| Prompt |
Exactly the lines from the one containing "met4: 0.058 / 0.1511 / 4" through the final line of the data are to be written out again, with nothing added.

| Collected data entries |
- - - - - - -

This is an optimization exercise on Yosys and OpenROAD, whose aim is small area, a short achievable clock period and few clock cycles per item, not a production implementation. Where RTL was checked, it was by simulation tests only, not by an equivalence proof against the original. No functional check of the RTL was part of runs 1 to 4.

$ cat flow/run.sh
#!/bin/bash
# synth_recipe.tcl (not shown) runs the flow's synth.tcl, then flattens the netlist and writes it again
# the make line also repeats each setting of config.mk as NAME=value (left out here)
make -C /OpenROAD-flow-scripts/flow DESIGN_CONFIG=/design/flow/config.mk WORK_HOME=/design/flow/orfs CLKGATE_MAP_FILE= SYNTH_SCRIPT=/design/flow/synth_recipe.tcl finish
$ cat flow/config.mk
export PLATFORM = sky130hd
export DESIGN_NAME = ex_muldiv_unit
export DESIGN_NICKNAME = ex_muldiv_unit
export VERILOG_FILES = /design/flow/design.v
export SDC_FILE = /design/flow/constraint.sdc
export NUM_CORES = 4
export LEC_CHECK = 0
export CAP_MARGIN = 30
export CORE_MARGIN = 2
export CORE_UTILIZATION = 40
export SETUP_SLACK_MARGIN = 5
export SLEW_MARGIN = 30
export SYNTH_HIERARCHICAL = 1
$ cat flow/constraint.sdc
create_clock -name core_clock -period 11.0 [get_ports {clk}]
set_input_delay 2.2000 -clock core_clock [delete_from_list [all_inputs] [get_ports {clk}]]
set_output_delay 2.2000 -clock core_clock [all_outputs]
set_load 0.01 [all_outputs]
$ cat flow/design.v
module ex_muldiv_unit (
  input  logic        clk,
  input  logic        rst,
  input  logic        start_i,
  input  logic [2:0]  op_i,
  input  logic [31:0] rs1_i,
  input  logic [31:0] rs2_i,
  input  logic [4:0]  rd_addr_i,
  input  logic        flush_i,
  output logic        busy_o,
  output logic        done_o,
  output logic [31:0] result_o,
  output logic [4:0]  rd_addr_o
);
  logic s_mul, s_norm, s_div, s_done, s_idle;
  assign s_idle = ~(s_mul | s_norm | s_div | s_done);
  logic accept;
  assign accept = s_idle & start_i & ~flush_i;
  function automatic logic [1:0] nbytes_m1(input logic [31:0] v, input logic ext);
    logic nz1, nz2, nz3;
    nz1 = (v[15:8]  != {8{ext}});
    nz2 = (v[23:16] != {8{ext}});
    nz3 = (v[31:24] != {8{ext}});
    if (nz3)      nbytes_m1 = 2'd3;
    else if (nz2) nbytes_m1 = 2'd2;
    else if (nz1) nbytes_m1 = 2'd1;
    else          nbytes_m1 = 2'd0;
  endfunction
  logic        e1, e2, swap, sel;
  logic [1:0]  n1, n2;
  logic        a_neg, b_neg;
  logic [31:0] a_mag;
  assign e1    = ~(op_i[1] & op_i[0]) & rs1_i[31];    
  assign e2    = ~op_i[1] & rs2_i[31];                
  assign n1    = nbytes_m1(rs1_i, e1);
  assign n2    = nbytes_m1(rs2_i, e2);
  assign swap  = (n1 < n2);
  assign sel   = op_i[2] | swap;
  assign a_neg = ~op_i[0] & rs1_i[31];
  assign b_neg = ~op_i[0] & rs2_i[31];
  assign a_mag = (rs1_i ^ {32{a_neg}}) + {31'd0, a_neg};
  logic [32:0] a_q;       
  logic [31:0] b_q;       
  logic        bext_q;    
  logic        dcin_q, dz_q;
  logic        selhi_q;   
  logic        neg_q;     
  logic        negc_q;    
  always_ff @(posedge clk) begin
    selhi_q <= op_i[2] ? op_i[1] : (op_i[1:0] != 2'd0);
    neg_q   <= op_i[2] & (op_i[1] ? a_neg : (a_neg ^ b_neg) | (rs2_i == 32'd0));
    negc_q  <= op_i[2] & (op_i[1] ? a_neg : (a_neg ^ b_neg) & (rs2_i != 32'd0));
    a_q    <= sel ? {e2 & ~op_i[2], rs2_i ^ {32{op_i[2] & ~b_neg}}} : {e1, rs1_i};
    b_q    <= op_i[2] ? a_mag : swap ? rs1_i : rs2_i;
    bext_q <= sel ? e1 : e2;
    dcin_q <= ~b_neg;
    dz_q   <= (rs2_i == 32'd0);
  end
  logic [63:0] acc_q, acc_d;      
  logic [63:0] accc_q, accc_d;    
  logic [3:0]  cnt_q, cnt_d;
  logic        first_q;
  logic        clo_q;             
  logic [7:0] chunk;
  logic [8:0] c9;
  always_comb begin
    case (cnt_q[1:0])
      2'd0:    chunk = b_q[7:0];
      2'd1:    chunk = b_q[15:8];
      2'd2:    chunk = b_q[23:16];
      default: chunk = b_q[31:24];
    endcase
  end
  assign c9 = {first_q & bext_q, chunk};
  function automatic logic [127:0] csa(input logic [63:0] x, input logic [63:0] y,
                                       input logic [63:0] z);
    csa = {x ^ y ^ z, ((x & y) | (x & z) | (y & z)) << 1};
  endfunction
  localparam logic [63:0] SGN_K = -(64'hFF << 32) - (64'd1 << 41);
  logic [63:0] rows [12];
  always_comb begin
    for (int i = 0; i < 8; i++)
      rows[i] = 64'({~(c9[i] & a_q[32]), (a_q[31:0] & {32{c9[i]}})}) << i;
    rows[8]  = 64'({~(c9[8] & ~a_q[32]), ~a_q[32] & c9[8], (~a_q[31:0] & {32{c9[8]}})}) << 8;
    rows[9]  = {acc_q[55:0], 8'd0};
    rows[10] = {accc_q[55:0], 8'd0};
    rows[11] = SGN_K | (64'(c9[8]) << 8);
  end
  logic [63:0] l1 [8];
  logic [63:0] l2 [6];
  logic [63:0] l3 [4];
  logic [63:0] l4 [3];
  logic [63:0] mac_s, mac_c;
  always_comb begin
    {l1[0], l1[1]} = csa(rows[0], rows[1], rows[2]);
    {l1[2], l1[3]} = csa(rows[3], rows[4], rows[5]);
    {l1[4], l1[5]} = csa(rows[6], rows[7], rows[8]);
    {l1[6], l1[7]} = csa(rows[9], rows[10], rows[11]);
    {l2[0], l2[1]} = csa(l1[0], l1[1], l1[2]);
    {l2[2], l2[3]} = csa(l1[3], l1[4], l1[5]);
    l2[4] = l1[6];
    l2[5] = l1[7];
    {l3[0], l3[1]} = csa(l2[0], l2[1], l2[2]);
    {l3[2], l3[3]} = csa(l2[3], l2[4], l2[5]);
    {l4[0], l4[1]} = csa(l3[0], l3[1], l3[2]);
    l4[2] = l3[3];
    {mac_s, mac_c} = csa(l4[0], l4[1], l4[2]);
  end
  logic mac_clo;
  ex_muldiv_cout32 u_clo (.x(mac_s[31:0]), .y(mac_c[31:0]), .co(mac_clo));
  logic [32:0] r1s, r2s;
  logic [34:0] t1, t2;
  logic        q1, q2;
  logic [31:0] r1, r2;
  assign r1s = {acc_q[63:32], acc_q[31]};
  assign t1  = {1'b0, r1s, 1'b1} + {2'b11, a_q[31:0], dcin_q};
  assign q1  = ~t1[34];
  assign r1  = q1 ? t1[32:1] : r1s[31:0];
  assign r2s = {r1, acc_q[30]};
  assign t2  = {1'b0, r2s, 1'b1} + {2'b11, a_q[31:0], dcin_q};
  assign q2  = ~t2[34];
  assign r2  = q2 ? t2[32:1] : r2s[31:0];
  function automatic logic [5:0] lzc32(input logic [31:0] v);
    logic [5:0] z;
    z = 6'd32;
    for (int i = 0; i < 32; i++)
      if (v[i]) z = 6'(31 - i);
    lzc32 = z;
  endfunction
  logic [6:0]  j0;
  logic [4:0]  j;
  logic        early;
  logic [63:0] norm;
  assign j0    = {1'b0, lzc32(~a_q[31:0] | 32'd1)} - {1'b0, lzc32(b_q)};
  assign early = j0[6] | dz_q;
  assign j     = j0[4:0] | 5'd1;
  assign norm  = early ? {b_q, 32'd0} : ({32'd0, b_q} << (5'd31 - j));
  always_comb begin
    acc_d  = 64'd0;
    accc_d = 64'd0;
    cnt_d  = cnt_q - 4'd1;
    if (s_mul) begin
      acc_d  = mac_s;
      accc_d = mac_c;
    end else if (s_norm) begin
      acc_d  = norm;
      cnt_d  = 4'(j >> 1);
    end else if (s_div) begin
      acc_d  = {r2, acc_q[29:0], q1, q2};
    end
  end
  logic last;
  assign last = (cnt_q == 4'd0);
  always_ff @(posedge clk or posedge rst) begin
    if (rst) begin
      s_mul  <= 1'b0;
      s_norm <= 1'b0;
      s_div  <= 1'b0;
      s_done <= 1'b0;
    end else begin
      s_mul  <= (accept & ~op_i[2]) | (s_mul & ~flush_i & ~last);
      s_norm <= accept & op_i[2];
      s_div  <= (s_norm & ~flush_i & ~early) | (s_div & ~flush_i & ~last);
      s_done <= ((s_mul | s_div) & ~flush_i & last) | (s_norm & ~flush_i & early);
    end
  end
  always_ff @(posedge clk) begin
    acc_q   <= acc_d;
    accc_q  <= accc_d;
    cnt_q   <= s_idle ? {2'd0, swap ? n1 : n2} : cnt_d;
    first_q <= s_idle;
    clo_q   <= s_mul & mac_clo;
  end
  logic        cin;
  logic [31:0] x, y, sum;
  assign x   = (selhi_q ? acc_q[63:32] : acc_q[31:0]) ^ {32{neg_q}};
  assign y   = selhi_q ? accc_q[63:32] : accc_q[31:0];
  assign cin = negc_q | (selhi_q & clo_q);
  ex_muldiv_add32 u_add (.x(x), .y(y), .cin(cin), .s(sum));
  assign result_o  = sum;
  assign busy_o    = accept | s_mul | s_norm | s_div;
  assign done_o    = s_done;
  assign rd_addr_o = rd_addr_i;
endmodule
module ex_muldiv_cout32 (
  input  logic [31:0] x,
  input  logic [31:0] y,
  output logic        co
);
  logic [31:0] g [6];
  logic [31:0] p [6];
  always_comb begin
    g[0] = x & y;
    p[0] = x | y;
    for (int k = 0; k < 5; k++)
      for (int i = 0; i < 32; i++)
        if (i % (2 << k) == (2 << k) - 1) begin
          g[k+1][i] = g[k][i] | (p[k][i] & g[k][i - (1 << k)]);
          p[k+1][i] = p[k][i] & p[k][i - (1 << k)];
        end else begin
          g[k+1][i] = g[k][i];
          p[k+1][i] = p[k][i];
        end
  end
  assign co = g[5][31];
endmodule
module ex_muldiv_add32 (
  input  logic [31:0] x,
  input  logic [31:0] y,
  input  logic        cin,
  output logic [31:0] s
);
  logic [31:0] g [6];
  logic [31:0] p [6];
  logic [31:0] c;
  always_comb begin
    g[0] = x & y;
    p[0] = x ^ y;
    for (int k = 0; k < 5; k++)
      for (int i = 0; i < 32; i++)
        if (i >= (1 << k)) begin
          g[k+1][i] = g[k][i] | (p[k][i] & g[k][i - (1 << k)]);
          p[k+1][i] = p[k][i] & p[k][i - (1 << k)];
        end else begin
          g[k+1][i] = g[k][i];
          p[k+1][i] = p[k][i];
        end
    c[0] = cin;
    for (int i = 1; i < 32; i++)
      c[i] = g[5][i-1] | (p[5][i-1] & cin);
  end
  assign s = p[0] ^ c;
endmodule
==> results of run 1 <==
-- logic make-up (layout without fill, tap and decap cells) --
group / count (synthesis) / in the layout / share of synthesized area
flops: 203 / 203 / 0.1423
xor+xnor: 170 / 170 / 0.05186
buf+inv: 606 / 647 / 0.08150
mux: 174 / 174 / 0.06324
fa+ha+maj: 515 / 515 / 0.2987
simple gates: 1082 / 1082 / 0.1875
other cells: 1 / 13 / 0.0001306
compound gates: 761 / 762 / 0.1749
-- routing by layer --
layer / part of all wire / wire (µm) / vias up / global-route usage
met2: 0.44 / 50190 / 1236 / 0.4846
met4: 0.058 / 6667 / 4 / 0.1479
met1: 0.41 / 47350 / 12756 / 0.4078
li1: - / - / 11959 / -
met3: 0.087 / 9910 / 272 / 0.04593
met5: 0.00031 / 35 / - / 0
-- modules after synthesis (local to each module, per instance) --
module | flip-flops and latches | times used | area [µm²] | cells inside
ex_muldiv_cout32 | 0 | 1 | 449.2 | 72
ex_muldiv_unit | 203 | 1 | 26580 | 3221
ex_muldiv_add32 | 0 | 1 | 1678 | 219
-- area by class of cell --
type / instances / area [µm²]
clock buffer: 32 / 713.2
fill: 6988 / 38620
timing repair buffer: 198 / 1964
antenna: 1 / 2.502
inverter: 403 / 1513
multi-input combinational: 2715 / 23000
sequential: 203 / 4109
clock inverter: 14 / 131.4
tap: 950 / 1189
-- path summary, 6_finish.rpt --
check / end / slack (ns) / depth (start not counted)
max: result_o[19] / 5.01 / 11
min: first_q / 0.55 / 1
max reg2reg: acc_q[34] / 5.18 / 23
min reg2reg: first_q / 0.55 / 1
max in group asynchronous: s_mul / 9.01 / 2
min in group asynchronous: s_mul / 1.82 / 2
-- stage by stage --
stage	utilization	setup slack [ns]	hold WS, ns	std cells	area [µm²]
finish	0.4578	5.010	0.5540	4516	32620
global placement	0.4312	3.781	0.5656	4432	30720
CTS	0.4508	4.861	0.5541	4499	32120
detailed placement	0.4321	3.693	0.5335	4434	30790
global route	0.4578	4.869	0.5895	4515	32620
floorplan	-	5.190	0.5093	3523	28750
-- worst register-to-register path, delay by kind of cell (launching register included) --
kind,cells,cell delay [ns]
fa+ha+maj,2,0.80
mux,1,0.37
simple gates,4,0.80
flops,1,0.43
buf+inv,3,0.52
compound gates,13,2.80
-- synth_stat cells, drive strengths merged, types with 40 or more instances --
cell,number
inv,402
nand2,316
fa,284
and2,266
ha,230
nor2,223
a21oi,219
dfxtp,199
o21ai,178
clkbuf,160
mux2i,133
xnor2,106
xor2,64
nand3,50
nor3,49
buf,43
a31oi,40
-- state kept, by name, summed over array words and instances, names as in the netlist, 4 cells and up --
| name | flops |
|---|---|
| cnt_q | 4 |
| accc_q | 58 |
| b_q | 32 |
| acc_q | 64 |
| a_q | 33 |
-- timing repair --
item | CTS | global route
setup buffers | 17 | 13
pin swaps | 12 | 22
endpoints found under the setup margin | 68 | 69
gates resized for setup | 79 | 80
gates cloned | 2 | 3
==> qor.csv, run 1 <==
metric,value,unit
cts_root_buf,clkbuf_16,
yosysWarnings,18,
cp_slowest_cell,clkdlybuf4s50_1,
numCtsBuffers,25,
cts_tree,built,
die_x,271.9,µm
worstPathMaxFanout,12,
grt_antenna_before_repair,6,
clock_skew,0.02437,ns
finalSetupViolCount,0,
drc,0,
slew-limit-headroom,0.2756,
vias,26227,
grt_start_max_net_pins,97,
hold_viol_final,0,
cts_sinks,203,
gp_congestion,0.9911,
hp-class,flip-flop to flip-flop,
grt_use_total,0.3056,
status,finished clean,
cts_hold_buf,0,
io_buffers,104,
synth_area_per_cell,8.174,µm²
crit_path_end_kind,output port,
drive_above_1_share,0.09341,
die_h,271.9,µm
cap_violations,0,
area_delta_synth_final,13.62,%
post-route-min-period,5.990,ns
drtIter0Drc,2994,
htreeDepth,1,
cts_buffer_depth,3,
ys_seq_area_frac,0.1423,
crit_family,buffers and inverters,
final_max_slew_viol_count,0,
critical_path_class,flip-flop to output port,
hp-start,s_done,
synth_top_area_share,0.1980,
grt_pass1_vias,26329,
cp-startpoint,selhi_q,
initial_utilization,0.4030,
async_flop_share,0.01970,
crit_buf_inv,3,
syn_inst,3512,
grt_overflow_total,0,
rsz0062_at_grt,yes,
rows,98,
synth_area_leader_cell,fa_1,
layout_common_cells,"400 x inv_1, 311 x nand2_1, 283 x fa_1, 264 x and2_1, 218 x nor2_1",
dr.pass1.iters,8,
clock.fmax,0.1670,GHz
synth-edff-count,0,
viasPerCell,5.808,
nNetsFinal,4136,
fin_setup_tns,0,ns
yosys.cell_types.count,111,
ant_nets,0,
worst_slew_pin_slew,1.077,ns
worstPathRequired,8.80,ns
synth.cell_area,0.02871,mm²
post-route-period-util,0.5445,
hpwl,88560,µm
grt_pass1_wl,169800,µm
start_kind,flip-flop,
ys.flop_type,dfxtp_1,
die-area,0.07393,mm²
arrival,3.79,ns
wirelength,114200,µm
synth-seq-cells,203,
final_common_cell,inv_1,
clk_pin_slew,0.06,ns
io_pins,115,
insertion_delay,0.59,ns
ys_top_cells_by_area,"fa_1 20%, dfxtp_1 14%, ha_1 10%, and2_1 5.8%, inv_1 5.2%",
r2r_start,a_q[0],
wl_per_cell,25.28,µm
core_area,0.07124,mm²
cpPeakStageDelay,0.56,ns
path_cells,buf_12 -> mux2i_2 -> xnor2_1 -> ha_2 -> and3_1 -> nand2_1 -> a2111oi_2 -> o2bb2ai_2 -> buf_4 -> xor2_1 -> clkdlybuf4s50_1,
==> run 2, diff against run 1 <==
--- a/flow/config.mk
+++ b/flow/config.mk
@@ -13 +13,2 @@
 export SYNTH_HIERARCHICAL = 1
+export TNS_END_PERCENT = 20
==> qor.csv, run 2 <==
metric,value,unit,change
drc,0,,unchanged
hold_viol_final,0,,unchanged
async_flop_share,0.01970,,unchanged
slew-limit-headroom,0.3280,,+0.05238
cp_slowest_cell,clkdlybuf4s50_1,,
numCtsBuffers,25,,unchanged
vias,26131,,-0.37%
yosysWarnings,18,,unchanged
nNetsFinal,4129,,-0.17%
whs_endpoint,first_q,,
rr_worst_depth,23,,unchanged
synth-seq-cells,203,,unchanged
rows,98,,unchanged
ff2ff_setup_slack,5.16,ns,-0.02 ns
layout_common_cells,"400 x inv_1, 312 x nand2_1, 283 x fa_1, 265 x and2_1, 219 x nor2_1",,
cpPeakStageDelay,0.55,ns,about the same
wirelength,113400,µm,-0.69%
initial_utilization,0.4030,,unchanged
die_x,271.9,µm,unchanged
post-route-min-period,6.151,ns,+0.1612 ns
crit_buf_inv,2,,-1
top_register,acc_q,,
arrival,3.95,ns,+0.16 ns
die_h,271.9,µm,unchanged
synth_area_leader_cell,fa_1,,
htreeDepth,1,,unchanged
synth_area_per_cell,8.174,µm²,unchanged
reg_top3,"acc_q: 64 flops, accc_q: 58 flops, a_q: 33 flops",,
drtIter0Drc,2726,,-9.0%
final_common_cell,inv_1,,
yosys.cell_types.count,111,,unchanged
start_kind,flip-flop,,
syn_inst,3512,,unchanged
viasPerCell,5.795,,-0.21%
grt_antenna_before_repair,6,,unchanged
synth.cell_area,0.02871,mm²,unchanged
path_cells,buf_12 -> mux2i_1 -> xnor2_1 -> ha_1 -> a21oi_1 -> a21boi_2 -> o2111ai_1 -> o2bb2ai_2 -> o31a_1 -> xor2_1 -> clkdlybuf4s50_1,,
die-area,0.07393,mm²,unchanged
fin_setup_tns,0,ns,unchanged
core_area,0.07124,mm²,unchanged
regArea,0.004109,mm²,unchanged
drive_above_1_share,0.08769,,-0.005718
grt_pass1_vias,26284,,-0.17%
synth_top_area_share,0.1980,,unchanged
r2r_end,acc_q[19],,
whs_path_depth,1,,unchanged
cts_tree,built,,
io_pins,115,,unchanged
hpwl,88560,µm,unchanged
status,finished clean,,
cap_violations,0,,unchanged
finalSetupViolCount,0,,unchanged
io_buffers,104,,unchanged
cts_root_buf,clkbuf_16,,
cts_sinks,203,,unchanged
crit_path_end_kind,output port,,
clock.fmax,0.1626,GHz,-2.6%
ys.flop_type,dfxtp_1,,
hp-class,flip-flop to flip-flop,,
grt_use_total,0.3049,,-0.0006486
largest_reg_flops,64,,unchanged
multiInputGateArea,0.02291,mm²,-0.39%
gp_congestion,0.9911,,unchanged
area_delta_synth_final,13.07,%,
hp-start,s_done,,
ant_nets,0,,unchanged
grt_pass1_wl,169400,µm,-0.25%
wl_per_cell,25.14,µm,-0.54%
critical_path_class,flip-flop to output port,,
fin_util,0.4557,,-0.002178
grt_overflow_total,0,,unchanged
fillerInstances,6986,,-0.029%
r2r_start,b_q[5],,
clk_pin_slew,0.06,ns,about the same
insertion_delay,0.58,ns,about the same
crit_family,compound AO/OA/AOI/OAI gates,,
synth-edff-count,0,,unchanged
clock_skew,0.02090,ns,-0.003466 ns
cts_buffer_depth,3,,unchanged
dr.pass1.iters,6,,-2
worstPathMaxFanout,12,,unchanged
grt_start_max_net_pins,97,,unchanged
post-route-period-util,0.5592,,+0.01465
ys_seq_area_frac,0.1423,,unchanged
ys_top_cells_by_area,"fa_1 20%, dfxtp_1 14%, ha_1 10%, and2_1 5.8%, inv_1 5.2%",,
cts_hold_buf,0,,unchanged
rsz0062_at_grt,yes,,
worst_slew_pin_slew,0.9988,ns,-0.07786 ns
cp-startpoint,selhi_q,,
worstPathRequired,8.80,ns,about the same
synth_most_common_cell,inv_1,,
synth.top_cells.by_count,"400 x inv_1, 314 x nand2_1, 284 x fa_1",,
final_max_slew_viol_count,0,,unchanged
[run 2: cell count changes in the layout (fill, tap and decap cells not counted), sizes merged]
cell / before / now
clkdlybuf4s50: 82 / 95
buf: 92 / 86
dlygate4sd2: 7 / 1
dlymetal6s2s: 10 / 6
clkbuf: 37 / 34
clkdlybuf4s15: 1 / 0
[run 2: per-stage QoR]
step                      area, µm²  cells  hold slack, ns  worst slack [ns]
after detailed placement      30790   4434          0.5335             3.693
after global placement        30720   4432          0.5656             3.781
after global routing          32460   4508          0.5895             4.720
after CTS                     32000   4494          0.5541             4.779
final                         32460   4509          0.5623             4.849
after floorplan               28750   3523          0.5093             5.190
[run 2: worst max-delay path by stage]
stage	endpoint	depth (start not counted)	slack [ns]
finish	result_o[24]	11	4.85
global route	result_o[24]	11	4.72
CTS	result_o[27]	12	4.78
detailed placement	acc_q[34]	24	3.69
global placement	acc_q[34]	24	3.78
floorplan	acc_q[46]	25	5.19
[run 2: cell type report]
| type | instances | area share |
|---|---|---|
| Antenna cell | 1 | 0.00007709 |
| Clock buffer | 32 | 0.02197 |
| Clock inverter | 14 | 0.004047 |
| Inverter | 403 | 0.04660 |
| Multi-Input combinational cell | 2715 | 0.7056 |
| Sequential cell | 203 | 0.1266 |
| Tap cell | 950 | 0.03662 |
| Timing Repair Buffer | 191 | 0.05851 |
[run 2: what timing repair did]
item                                   4_1_cts  5_1_grt
pin swaps                                    8       16
setup endpoints to repair                   68       71
endpoints found under the hold margin        0        0
setup buffers                               12       12
resized for setup                           49       71
cloned                                       2        2
[run 2: cells by family (layout without fill, tap and decap cells)]
family,after synthesis,count (layout),share of synthesized area
other cells,1,13,0.0001306
simple gates,1082,1082,0.1875
buf+inv,606,640,0.08150
compound gates,761,762,0.1749
flops,203,203,0.1423
mux,174,174,0.06324
fa+ha+maj,515,515,0.2987
xor+xnor,170,170,0.05186
[run 2: per-layer routing]
layer / share of wire / track usage / up-vias
li1: - / - / 11942
met1: 0.42 / 0.4069 / 12719
met2: 0.44 / 0.4816 / 1205
met3: 0.082 / 0.04637 / 261
met4: 0.058 / 0.1511 / 4
met5: 0.00041 / 0 / -
[run 2: modules after synthesis (local to each module, per instance)]
module            cell area (µm²)  cells  flops+latches
ex_muldiv_add32              1678    219              0
ex_muldiv_unit              26580   3221            203
ex_muldiv_cout32            449.2     72              0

- - - - - - -

| Solved problem |
met4: 0.058 / 0.1511 / 4
met5: 0.00041 / 0 / -
[run 2: modules after synthesis (local to each module, per instance)]
module            cell area (µm²)  cells  flops+latches
ex_muldiv_add32              1678    219              0
ex_muldiv_unit              26580   3221            203
ex_muldiv_cout32            449.2     72              0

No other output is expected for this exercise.